Indian nurses in Iraq stranded in area controlled by militants
NEW DELHI -- Dozens of Indian nurses who have been stranded at an Iraqi hospital are safe but are being forced to move to a new area controlled by Islamic militants, an Indian official said Thursday.
Forty-six nurses have been holed up for more than a week in Tikrit, where militants from the Islamic State of Iraq and Syria (ISIS) have taken over.
Indian External Affairs Ministry spokesman Syed Akbaruddin said the nurses were unharmed, but were being taken Thursday to a new area under the extremist group's control. He would not say who was moving the medical workers, but said the nurses "did not go on their own free will."
He described the situation as one of "grave difficulty" because the area is not under the control of the Iraqi army and is not accessible to humanitarian organizations.
He denied reports that there was a bomb blast as the nurses left Tikrit, but said some received minor injuries when some glass broke as they were leaving the hospital.
He said Indian embassy officials in Baghdad had spoken to some of the nurses as they left Tikrit.
Akbaruddin also said 39 Indian construction workers abducted two weeks ago near Mosul were still being held, but were safe and unharmed.
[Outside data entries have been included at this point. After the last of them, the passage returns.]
## config.mk

```make
export PLATFORM = sky130hd
export DESIGN_NAME = frg_alu
export DESIGN_NICKNAME = d
export VERILOG_FILES = /design/src/hdl/frg_pkg.sv /design/src/hdl/frg_alu.sv
export SDC_FILE = /design/constraint.sdc
export NUM_CORES = 1
export LEC_CHECK = 0
export CAP_MARGIN = 20
export CORE_MARGIN = 2
export CORE_UTILIZATION = 38
export DETAILED_ROUTE_END_ITERATION = 16
export DONT_BUFFER_PORTS = 1
export SLEW_MARGIN = 20
export SYNTH_ARGS = -nofsm -noshare
export SYNTH_HDL_FRONTEND = slang
export SYNTH_SLANG_ARGS = --single-unit
```

## constraint.sdc

```tcl
create_clock -name vclk -period 17.3
set_input_delay 3.46 -clock vclk [all_inputs]
set_output_delay 3.46 -clock vclk [all_outputs]
set_load 0.02 [all_outputs]
```

## src/hdl/frg_pkg.sv

```systemverilog
// Shared constants and types of the fragment reassembler.
`default_nettype none
package frg_pkg;

  localparam int CHANNELS     = 8;
  localparam int BUFFER_BYTES = 256;
  localparam int CHAN_W       = (CHANNELS > 1) ? $clog2(CHANNELS) : 1;
  localparam int OFF_W        = (BUFFER_BYTES > 1) ? $clog2(BUFFER_BYTES) : 1;
  localparam int STORE_DEPTH  = CHANNELS << OFF_W;
  localparam int STORE_AW     = CHAN_W + OFF_W;
  localparam int TIME_W       = 48;
  localparam int LEN_W        = 9;
  localparam int FC_W         = 10;

  // Command codes.
  localparam logic [2:0] CMD_FRAG  = 3'd0;
  localparam logic [2:0] CMD_TICK  = 3'd1;
  localparam logic [2:0] CMD_RST   = 3'd2;
  localparam logic [2:0] CMD_RSTA  = 3'd3;
  localparam logic [2:0] CMD_READ  = 3'd4;

  // Result status codes.
  localparam logic [1:0] ST_NONE   = 2'd0;
  localparam logic [1:0] ST_DELIV  = 2'd1;
  localparam logic [1:0] ST_ERROR  = 2'd2;
  localparam logic [1:0] ST_RDATA  = 2'd3;

  // Operands of the shared add / subtract unit.
  typedef struct packed {
    logic [TIME_W-1:0] a;
    logic [TIME_W-1:0] b;
    logic              sub;
  } alu_req_t;

endpackage
`default_nettype wire

```

## src/hdl/frg_alu.sv

```systemverilog
// Shared 48-bit adder / subtractor for the byte position, length, deadline and tick steps.
`default_nettype none
module frg_alu import frg_pkg::*; (
  input  wire alu_req_t          req,
  output      logic [TIME_W:0]   sum
);

  // Bit TIME_W is the carry of an add or the borrow of a subtract.
  always_comb begin
    if (req.sub) begin
      sum = {1'b0, req.a} - {1'b0, req.b};
    end else begin
      sum = {1'b0, req.a} + {1'b0, req.b};
    end
  end

endmodule
`default_nettype wire

```

### Word level (Yosys, flattened, before mapping)

Cells that the tools add are included.
W data, S select, Z words.

| word-level totals | value |
|---|---|
| bits in registers | 0 |
| input port bits | 97 |
| output and inout bits | 49 |
| word-level logic and storage cells | 3 |

| cells by class | value |
|---|---|
| add/sub/neg operators | 2 |
| muxes and demuxes | 1 |

Operators with widths:

| kind | count |
|---|---|
| $add A48 B48 Y49 | 1 |
| $mux W49 | 1 |
| $sub A48 B48 Y49 | 1 |

### Longest topological paths before layout

Gate-level depths: netlist (run 1).

| logic depth | value |
|---|---|
| depth in word-level cells | 2 |
| mapped depth | 20 |
| gate-level depth less buffers | 18 |

### Least setup slack after synthesis (run 1)

No wires, ideal clock.

| timing path | value |
|---|---|
| path type | input to output |
| start | input port req[11] (netlist name) |
| end | output port sum[39] |
| arrival time | 7.441 ns |
| data required time | 13.840 ns |
| path slack | 6.399 ns |
| stages on the path | 15 |
| path buffers | 0 |
| cells stage by stage | or4_4 -> or3_4 -> nor3_2 -> and2_2 -> nor2_1 -> xnor2_1 -> ha_1 -> a21o_1 -> o21bai_1 -> a21o_1 -> a21o_1 -> o21ai_1 -> a211oi_2 -> o211a_1 -> a2111oi_1 |

| on the way | value |
|---|---|
| longest elaborated chain between the ends | 2 |
| elaborated cells on any way between the ends | 3 |
| those cells by class | add/sub: 2; mux: 1 |

RTL lines:

| element | line | source |
|---|---|---|
| from (decl) | frg_alu.sv:4 | `input wire alu_req_t req,` |
| $add A48 B48 Y49 / $sub A48 B48 Y49 (equally long branches) | frg_alu.sv:13, frg_alu.sv:11 |  |
| $mux W49 (*) | frg_alu.sv:10 | `if (req.sub) begin` |
| to (decl) | frg_alu.sv:5 | `output logic [TIME_W:0] sum` |

Every way passes the cells marked *; elsewhere a longest branch is shown, timed or not.

### Final worst setup path (run 1)

| timing path | value |
|---|---|
| start | input port req[11] (netlist name) |
| end | output port sum[42] |

Same word-level chain as after synthesis.

==> summary.txt, run 1 <==
Critical path
  • Required time worst endpoint: 13.84 ns
  • Critical Path Slowest Stage Cell: sky130_fd_sc_hd__a311oi_1
  • Category of the most critical setup path: in2out
  • Launching element type of the critical path: primary input
  • Maximum net fanout on the critical path: 7
  • Cells traversed along the worst timing path: or4_4 -> or3_4 -> nor3b_4 -> nand2_2 -> nor2_1 -> nor2_1 -> xnor2_1 -> ha_1 -> nand4_1 -> or2_2 -> a2111oi_2 -> nor2_1 -> o2111a_1 -> a311oi_1
  • Count of buffering cells on the critical path with inverters included: 0
  • Crit-path leading delay family: simple AND/OR/NAND/NOR gates
  • Kind of end point of the critical path: output pin
  • Most frequent cell on the critical path: sky130_fd_sc_hd__nor2_1
  • Data arrival time of the critical path: about 7.8 ns
  • Delay contributed by the slowest stage of the critical path: 0.70 ns

Final layout
  • Share of layout cells above drive strength 1: between 4 and 5%
  • Count of flip-flops and latches: 0
  • Register cell area after layout: 0 µm²
  • Antenna cell count: 0
  • Final standard cell area without fillers: 4110 µm²
  • Final Net Count: 736
  • Area taken by multi-input logic gates: 3850 µm²
  • Relative area change from synthesis to final layout: 1.70%
  • Number of filler cells placed in the layout: about 1100
  • Number of clock buffers in the layout: 0

Worst hold path
  • Class of the most critical hold timing path: in2out

Logic synthesis
  • Yosys warning count: 0
  • Library cell occupying the most area in the post-synthesis netlist: sky130_fd_sc_hd__ha_1
  • Synthesized Nets: 761
  • Synthesized area: 4050 µm²
  • Per-instance average area after synthesis: 6.59 µm²
  • Register area share after synthesis: 0%
  • Count of unique library cells instantiated by Yosys: between 60 and 70
  • Ranking of synthesized cells by area: sky130_fd_sc_hd__ha_1 (15%), sky130_fd_sc_hd__xnor2_1 (15%), sky130_fd_sc_hd__a21oi_1 (10%)
  • Number of instances in the synthesized netlist: 614
  • Post-synth top area share: 15.2%

Global route
  • Grt total ovfl: 0
  • Largest net degree at the start of global routing: 49
  • Wire length of the first global-routing pass: roughly 20000 µm
  • Global Route Usage Sum: between 20 and 25%
  • Number of antenna violations at the first check in global routing: 0
  • Number of global-route vias before repair: 4064

Floorplan
  • Starting density of the core: 39.2%
  • Total core area: about 10000 µm²
  • Row count: 37
  • Die Wd: 107 µm
  • Die Area: ~11000 µm²
  • Die H: 107 µm
  • # IOs: 146

Route
  • Vias per cell: roughly 6
  • Starting DRC count in detailed routing: just under 300
  • Antenna Nets Post-Route: 0
  • Routed WL per cell: 18.0 µm
  • Total iterations of the first detailed-routing run: 5
  • Drt total wl: 13000 µm
  • Total number of vias: 4376
  • Number of design rule violations left after detail routing: 0

Clock network
  • Post-CTS setup buffer count: 0
  • Cells resized by post-CTS repair: 0
  • Hold-fix buffers at CTS: 0

Timing
  • # setup viols final: 0
  • Transition time at the pin with the least slew margin: 0.843 ns
  • Final Cycle Share: 65.0%
  • Minimum clock period: ~11 ns
  • Final Hold Fails: 0
  • Relative max-transition margin: 43.4%
  • Summed negative setup slack over all endpoints: 0 ns
  • Unrepaired setup endpoints after global routing: no
  • Fmax: 88.9 MHz
  • Final Worst Setup Slack: 6.05 ns
  • Max-slew violation count: 0

Pwr
  • Total leakage power: approximately 1.6 nW
  • Worst VDD drop: approximately 0.028 mV
  • Power consumption: between 0.2 and 0.3 mW
  • Power Density: 60.9 nW/µm²

Flow run
  • Max_cap viols: 0

Place
  • DP HPWL: 11400 µm
  • Placed inst area: 4110 µm²
  • Final Wtd Congestion: between 0.9 and 1
  • IO buf count: 0
  • Worst-case setup slack after placement: between 6 and 7 ns

Status
  • Result of the run: completed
About 10,000 Indians work and live in Iraq, but only about 100 are in violent, insecure areas.
The abducted construction workers were mostly from northern states including Punjab and had been employed by the Tariq Noor al-Huda construction company.
Embattled Iraqi Prime Minister Nouri al-Maliki warned that the entire region is endangered by ISIS, whose gunmen have rampaged across his country in recent weeks. Facing pressure to step aside, al-Maliki said the focus must be on countering the threat - not wholesale leadership changes.
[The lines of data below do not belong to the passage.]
$ cat config.mk
export PLATFORM = sky130hd
export DESIGN_NAME = gblur_cell
export DESIGN_NICKNAME = d
export VERILOG_FILES = /design/src/sv/gblur_pkg.sv /design/src/sv/gblur_cell.sv
export SDC_FILE = /design/constraint.sdc
export NUM_CORES = 2
export LEC_CHECK = 0
export BUFFER_PORTS_ARGS = -buffer_cell sky130_fd_sc_hd__buf_2
export CORE_MARGIN = 2
export CORE_UTILIZATION = 45
export CTS_BUF_LIST = sky130_fd_sc_hd__clkbuf_8
export CTS_CLUSTER_SIZE = 40
export DETAILED_ROUTE_END_ITERATION = 6
export GPL_TIMING_DRIVEN = 0
export PLACE_DENSITY = 0.72
export SYNTH_ARGS = -nofsm -noshare
export SYNTH_HDL_FRONTEND = slang
export SYNTH_SLANG_ARGS = --single-unit
$ cat constraint.sdc
create_clock -name clk -period 24.7 [get_ports clk]
set_input_delay 4.94 -clock clk [delete_from_list [all_inputs] [get_ports clk]]
set_output_delay 4.94 -clock clk [all_outputs]
set_load 0.02 [all_outputs]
The militant group has fed off the chaos and supercharged sectarian atmosphere of Syria's civil war to seize control of a large chunk of territory there. With its recent blitz across Iraq, it has expanded its gains while also effectively erasing the border between the two countries and laying the groundwork of its proto-state.
Led by an ambitious Iraqi militant known as Abu Bakr al-Baghdadi, the group this week unilaterally declared the establishment of an Islamic state, or caliphate, in the land it has seized. It also proclaimed al-Baghdadi the head of its new self-styled state governed by Shariah law and demanded that all Muslims pledge allegiance to him.